他目光掠過燕驚塵那身騷包紅衣,嫌棄地‘嘖’了一聲:“品味倒是一脈相承,就是實力太弱了,若是去調戲姑娘豈不是要被打成豬頭?”
燕驚塵雖然不能動,但眼珠子差點瞪出來。
這這誰啊?
怎麼跟我長得像失散多年的親兄弟……不對,是照鏡子一樣?!
司清顏見到兄長,明顯鬆了口氣,上前盈盈一禮:“清顏見過兄長。”
“清顏也在啊。”
司夜宴隨意地擺擺手,目光卻已飄向鳳無咎,桃花眼裡笑意不減,語氣卻帶上了幾分針鋒相對,“魔尊,千年不見,你還是這麼喜歡欺負小朋友?連孤的一部分都不放過,是不是太小心眼了點?”
鳳無咎嗤笑,連姿勢都懶得換:“司夜宴,你天界很閒?跑到本尊的地盤來認親?”
司夜宴扇子一展,慢悠悠地扇了扇,目光在燕驚塵、上官玉衡、蘇輕寒、姬辭淵四人身上一一掠過。
每看一個,眼中的興味就更濃一分,“不止是認親,是回收。孤不僅來找自己丟的零件,順道也幫藥神、寒霜面癱,還有紫霄那個雷公撿一下他們不小心掉下來的零件。
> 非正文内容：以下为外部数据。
**src/rtl/sram_pkg.sv**
```systemverilog
// ============================================================================
// sram_pkg : shared types and defaults for the 16-bit async SRAM controller
// Revision : 1.0
// ============================================================================
`default_nettype none

package sram_pkg;

    typedef enum logic [1:0] {
        ST_IDLE = 2'd0,
        ST_LOW  = 2'd1,
        ST_HIGH = 2'd2,
        ST_DONE = 2'd3
    } state_t;

    localparam int          SRAM_DW         = 16;
    localparam int          SRAM_AW_DEF     = 18;
    localparam int          WAIT_CYCLES_DEF = 5;
    localparam logic [31:0] BASE_ADDR_DEF   = 32'd1024;

endpackage

`default_nettype wire

```
**src/rtl/sram_wait_counter.sv**
```systemverilog
// ============================================================================
// sram_wait_counter : per-phase wait counter with terminal-count flag
// Revision : 1.0
// ============================================================================
`default_nettype none

module sram_wait_counter
    import sram_pkg::*;
#(
    parameter int WAIT_CYCLES = WAIT_CYCLES_DEF
) (
    input  logic clk,
    input  logic rst,
    input  logic i_clr,
    input  logic i_en,
    output logic o_tc
);

    localparam logic [3:0] c_LAST = 4'(WAIT_CYCLES - 1);

    logic [3:0] r_count;

    always_ff @(posedge clk) begin
        if (rst) begin
            r_count <= 4'd0;
        end else if (i_clr) begin
            r_count <= 4'd0;
        end else if (i_en) begin
            r_count <= r_count + 4'd1;
        end
    end

    assign o_tc = (r_count == c_LAST);

endmodule

`default_nettype wire

```
**src/rtl/sram_mem_controller.sv**
```systemverilog
// ============================================================================
// sram_mem_controller : splits 32-bit MEM-stage loads/stores into two 16-bit
//                       async SRAM accesses, stalling the pipeline via ready
// Revision : 1.0
// ============================================================================
`default_nettype none

module sram_mem_controller
    import sram_pkg::*;
#(
    parameter logic [31:0] BASE_ADDR   = BASE_ADDR_DEF,
    parameter int          WAIT_CYCLES = WAIT_CYCLES_DEF,
    parameter int          SRAM_AW     = SRAM_AW_DEF
) (
    input  logic               clk,
    input  logic               rst,
    input  logic               rdEn,
    input  logic               wrEn,
    input  logic [31:0]        address,
    input  logic [31:0]        writeData,
    output logic [31:0]        readData,
    output logic               ready,
    output logic [SRAM_AW-1:0] sramAddr,
    output logic [SRAM_DW-1:0] sramDqOut,
    input  logic [SRAM_DW-1:0] sramDqIn,
    output logic               sramDqOe,
    output logic               sramWeN
);

    // Single-cycle phases cannot afford a recovery cycle, so WE# stays low.
    localparam logic c_RECOVER = (WAIT_CYCLES > 1);

    state_t               r_state;
    state_t               w_next;
    logic                 r_opWrite;
    logic [SRAM_AW-2:0]   r_wordIdx;
    logic [31:0]          r_wdata;
    logic [SRAM_DW-1:0]   r_lowHalf;
    logic [31:0]          r_readData;

    logic [31:0]          w_offset;
    logic                 w_unused;
    logic                 w_req;
    logic                 w_accept;
    logic                 w_inPhase;
    logic                 w_tc;
    logic                 w_clr;

    assign w_offset  = address - BASE_ADDR;
    assign w_unused  = ^{w_offset[31:SRAM_AW+1], w_offset[1:0]};
    assign w_req     = rdEn | wrEn;
    assign w_accept  = (r_state == ST_IDLE) && w_req;
    assign w_inPhase = (r_state == ST_LOW) || (r_state == ST_HIGH);
    assign w_clr     = !w_inPhase || w_tc;

    sram_wait_counter #(
        .WAIT_CYCLES (WAIT_CYCLES)
    ) u_wait_counter (
        .clk   (clk),
        .rst   (rst),
        .i_clr (w_clr),
        .i_en  (w_inPhase),
        .o_tc  (w_tc)
    );

    always_ff @(posedge clk) begin
        if (rst) begin
            r_state <= ST_IDLE;
        end else begin
            r_state <= w_next;
        end
    end

    always_comb begin
        w_next = r_state;
        case (r_state)
            ST_IDLE: if (w_req) w_next = ST_LOW;
            ST_LOW:  if (w_tc)  w_next = ST_HIGH;
            ST_HIGH: if (w_tc)  w_next = ST_DONE;
            ST_DONE: w_next = ST_IDLE;
            default: w_next = ST_IDLE;
        endcase
    end

    always_comb begin
        ready     = 1'b1;
        sramAddr  = '0;
        sramDqOut = '0;
        sramDqOe  = 1'b0;
        sramWeN   = 1'b1;
        case (r_state)
            ST_IDLE: ready = !w_req;
            ST_LOW: begin
                ready    = 1'b0;
                sramAddr = {r_wordIdx, 1'b0};
                if (r_opWrite) begin
                    sramDqOe  = 1'b1;
                    sramDqOut = r_wdata[15:0];
                    sramWeN   = w_tc && c_RECOVER;
                end
            end
            ST_HIGH: begin
                ready    = 1'b0;
                sramAddr = {r_wordIdx, 1'b1};
                if (r_opWrite) begin
                    sramDqOe  = 1'b1;
                    sramDqOut = r_wdata[31:16];
                    sramWeN   = w_tc && c_RECOVER;
                end
            end
            default: ready = 1'b1;
        endcase
    end

    // A simultaneous rdEn/wrEn is treated as a store.
    always_ff @(posedge clk) begin
        if (rst) begin
            r_opWrite <= 1'b0;
            r_wordIdx <= '0;
            r_wdata   <= '0;
        end else if (w_accept) begin
            r_opWrite <= wrEn;
            r_wordIdx <= w_offset[SRAM_AW:2];
            r_wdata   <= writeData;
        end
    end

    always_ff @(posedge clk) begin
        if (rst) begin
            r_lowHalf  <= '0;
            r_readData <= '0;
        end else if (w_tc && !r_opWrite) begin
            if (r_state == ST_LOW) begin
                r_lowHalf <= sramDqIn;
            end else if (r_state == ST_HIGH) begin
                r_readData <= {sramDqIn, r_lowHalf};
            end
        end
    end

    assign readData = r_readData;

endmodule

`default_nettype wire

```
”
他每說一個名字,對應的那人內心就震動一下。
上官玉衡內心:藥神?我?
蘇輕寒內心:寒霜面癱?
雖然依舊面無表情,但氣息似乎更冷了點。
姬辭淵內心:雷公?你才雷公,你全家都雷公。
鳳無咎顯然沒被太子的說辭打動,反而更嫌棄了:“本尊地盤上的垃圾,本尊自會處理。輪得到你天界來指手畫腳?想要人?可以,拿東西來換。”
“換?”
司夜宴挑眉,扇子‘啪’地一合,指了指楚玉瑤,笑容變得有些惡劣,“用這個提議讓你廢物利用去刷馬桶的小丫頭換,怎麼樣?孤覺得她挺有意思,抓回天界打掃蟠桃園的茅廁,想必也是一把好手。”
楚玉瑤:“???”
關我甚麼事?
我就是個提議的啊喂?
鳳無咎瞥了她一眼,慢條斯理地開口:“司夜宴,你似乎忘了她是本尊的人。”
意思是該拿你自己的東西來換。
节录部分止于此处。